**HOW TO COMPLETE THIS TASK:** Reproduce, exactly and in full, only the lines below from the one containing "if (p % 8 == 0) begin : g_entry" through the one containing "begin : g_sel".

**Records from a collection:**
This is an optimization exercise on Yosys and OpenROAD, whose aim is small area and a short achievable clock period, not a production implementation.
Only simulation tests tie the RTL to the original design; equivalence was not proved.
Power is estimated from default activity; no workload was simulated.

### flow/design.v
module adc_scan_engine #(
    parameter [3:0] READALL_SCAN_MODE = 4'd3
) (
    input  wire        clk,
    input  wire        rst,           
    input  wire        req_valid,
    input  wire [15:0] req_word,
    output wire        req_ready,
    output wire        bus_cfg,       
    output wire        xfer_req,
    output wire [15:0] xfer_tx,
    input  wire        xfer_ack,
    input  wire [15:0] xfer_rx,
    input  wire [4:0]  slot_addr,
    output wire [15:0] slot_data,
    output wire [15:0] status,
    output wire [15:0] lastcmd
);
    localparam [2:0] ST_UNINIT  = 3'd0,
                     ST_INIT    = 3'd1,
                     ST_IDLE    = 3'd2,
                     ST_PRIMING = 3'd3,
                     ST_STEADY  = 3'd4;
    localparam [1:0] OP_INIT  = 2'd0,
                     OP_CHAN  = 2'd1,
                     OP_RANGE = 2'd2,
                     OP_ALL   = 2'd3;
    localparam [1:0] W_IN    = 2'd0,    
                     W_B1    = 2'd1,    
                     W_B2    = 2'd2,    
                     W_DEAD  = 2'd3;    
    reg  [2:0]  state;
    reg         xreq;         
    reg         t_init;       
    reg         t_sweep;      
    reg  [3:0]  t_chan;       
    reg         adv;          
    reg  [3:0]  x;            
    reg  [1:0]  w;            
    reg  [4:0]  idx;          
    reg  [4:0]  len;
    reg         ok;
    reg         hv;           
    reg  [11:0] hold;         
    reg  [2:0]  nrot;         
    reg  [11:0] rd_q;         
    reg  [383:0] ring;
    wire st_init   = (state == ST_INIT);
    wire st_prim   = (state == ST_PRIMING);
    wire st_steady = (state == ST_STEADY);
    wire busy      = state[0] | state[2];
    wire [1:0] req_op   = req_word[15:14];
    wire       req_rsvd = req_word[13];
    wire [4:0] req_n    = req_word[12:8];
    wire [7:0] req_a    = req_word[7:0];
    assign req_ready = !req_rsvd &&
                       ((state == ST_IDLE) ||
                        (state == ST_UNINIT && req_op == OP_INIT));
    wire accept = req_valid && req_ready;
    assign bus_cfg = st_init && !xreq;
    wire [3:0] a_clamped = req_a[7]           ? 4'd0  :
                           (req_a[6:4] != 0)  ? 4'd15 : req_a[3:0];
    wire [3:0] n_m1       = req_n[3:0] - 4'd1;
    wire [3:0] sweep_chan = (req_n == 5'd0) ? 4'd0  :
                            (req_n > 5'd16) ? 4'd15 : n_m1;
    wire [1:0] a_win = (req_a[7:4] == 4'b0000) ? W_IN :
                       (req_a[7:4] == 4'b1111) ? W_B1 :
                       (req_a[7:4] == 4'b1110) ? W_B2 : W_DEAD;
    wire [15:0] word = {t_init, 2'b00, t_sweep, !t_init, t_chan,
                        t_init, 3'b000, !t_init, !t_init, 1'b0};
    assign xfer_req = xreq;
    assign xfer_tx  = word;
    wire [3:0]  rx_tag     = xfer_rx[15:12];
    wire [11:0] rx_payload = xfer_rx[11:0];
    wire        match      = (w == W_IN) && (rx_tag == x);
    wire [11:0] validated  = match ? rx_payload : 12'd0;
    wire xfer_done = xreq && xfer_ack;
    wire [4:0] idx_p1    = idx + 5'd1;
    wire       last_slot = (idx_p1 == len);
    wire [3:0] x_p1 = x + 4'd1;
    wire [2:0] pdist  = idx[2:0] + nrot;
    wire       wr_now = hv && (pdist == 3'd1);
    wire       wr_nxt = hv && (pdist == 3'd2);
    wire       raise  = st_steady && !xreq && (wr_now || wr_nxt) && !last_slot;
    always @(posedge clk) begin
        if (rst) begin
            state <= ST_UNINIT;
            xreq  <= 1'b0;
            hv    <= 1'b0;
        end else begin
            case (state)
                ST_UNINIT, ST_IDLE: begin
                    if (accept) begin
                        state <= (req_op == OP_INIT) ? ST_INIT : ST_PRIMING;
                        xreq  <= (req_op != OP_INIT);
                    end
                end
                ST_INIT: begin
                    if (xfer_done) begin
                        state <= ST_IDLE;
                        xreq  <= 1'b0;
                    end else begin
                        xreq  <= 1'b1;
                    end
                end
                ST_PRIMING: begin
                    if (xfer_done) begin
                        if (len == 5'd0) begin
                            state <= ST_IDLE;
                            xreq  <= 1'b0;
                        end else begin
                            state <= ST_STEADY;
                        end
                    end
                end
                default: begin    
                    if (xfer_done) begin
                        hv   <= 1'b1;
                        xreq <= 1'b0;
                    end else if (raise) begin
                        xreq <= 1'b1;
                    end
                    if (wr_now) begin
                        if (!xfer_done)
                            hv <= 1'b0;
                        if (last_slot)
                            state <= ST_IDLE;
                    end
                end
            endcase
        end
    end
    always @(posedge clk) begin
        if (!busy) begin
            if (accept) begin
                t_init  <= (req_op == OP_INIT);
                t_sweep <= (req_op == OP_ALL);
                t_chan  <= (req_op == OP_INIT) ? 4'd0 :
                           (req_op == OP_ALL)  ? sweep_chan : a_clamped;
                adv     <= (req_op == OP_RANGE);
                x       <= (req_op == OP_ALL) ? 4'd15 : (req_a[3:0] - 4'd1);
                w       <= (req_op == OP_ALL) ? W_IN : a_win;
                idx     <= 5'd0;
                if (req_op != OP_INIT)
                    len <= (req_op == OP_CHAN) ? 5'd1 : req_n;
                if (req_op == OP_ALL)
                    ok  <= 1'b1;
            end
        end else begin
            if (xfer_done && !st_init) begin
                x <= x_p1;
                if (adv && st_prim && len != 5'd0)
                    t_chan <= x_p1 + 4'd1;
                if (st_steady) begin
                    hold <= validated;
                    if (t_sweep)
                        ok <= ok & match;
                    if (x == 4'd15)
                        w <= {w[1] == w[0], w[1] | !w[0]};
                end
            end
            if (adv && raise)
                t_chan <= x_p1;
            if (wr_now)
                idx <= idx_p1;
        end
    end
    always @(posedge clk) begin
        if (rst)
            nrot <= 3'd0;
        else
            nrot <= nrot - 3'd1;
    end
    genvar p;
    generate
        for (p = 0; p < 32; p = p + 1) begin : g_ring
            if (p % 8 == 0) begin : g_entry
                wire wr_here = wr_now && (idx[4:3] == p / 8);
                always @(posedge clk)
                    ring[12*p +: 12] <= wr_here ? hold : ring[12*(p+1) +: 12];
            end else begin : g_plain
                always @(posedge clk)
                    ring[12*p +: 12] <= ring[12*(p - p % 8 + (p % 8 + 1) % 8) +: 12];
            end
        end
    endgenerate
    wire [2:0]  rd_pos = slot_addr[2:0] + nrot;
    wire [32:0] rd_sel;
    wire [11:0] rd_word;
    genvar b, k;
    generate
        for (p = 0; p < 32; p = p + 1) begin : g_sel
            assign rd_sel[p] = (slot_addr[4:3] == p / 8) && (rd_pos == p % 8);
        end
        assign rd_sel[32] = 1'b0;
        for (b = 0; b < 12; b = b + 1) begin : g_rd
            wire [10:0] part_n;
            for (k = 0; k < 11; k = k + 1) begin : g_part
                adc_scan_aoi222 u_aoi (
                    .a (ring[12*(3*k) + b]),     .sa(rd_sel[3*k]),
                    .b (ring[12*(3*k+1) + b]),   .sb(rd_sel[3*k+1]),
                    .c ((3*k+2 < 32) ? ring[12*((3*k+2)%32) + b] : 1'b0),
                    .sc(rd_sel[3*k+2]),
                    .y (part_n[k])
                );
            end
            assign rd_word[b] = ~&part_n;
        end
    endgenerate
    always @(posedge clk)
        rd_q <= rd_word;
    assign slot_data = {4'd0, rd_q};
    assign status    = {6'd0, len, ok, busy, state};
    assign lastcmd   = word;
endmodule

**EXERCISE ANSWER:**
            if (p % 8 == 0) begin : g_entry
                wire wr_here = wr_now && (idx[4:3] == p / 8);
                always @(posedge clk)
                    ring[12*p +: 12] <= wr_here ? hold : ring[12*(p+1) +: 12];
            end else begin : g_plain
                always @(posedge clk)
                    ring[12*p +: 12] <= ring[12*(p - p % 8 + (p % 8 + 1) % 8) +: 12];
            end
        end
    endgenerate
    wire [2:0]  rd_pos = slot_addr[2:0] + nrot;
    wire [32:0] rd_sel;
    wire [11:0] rd_word;
    genvar b, k;
    generate
        for (p = 0; p < 32; p = p + 1) begin : g_sel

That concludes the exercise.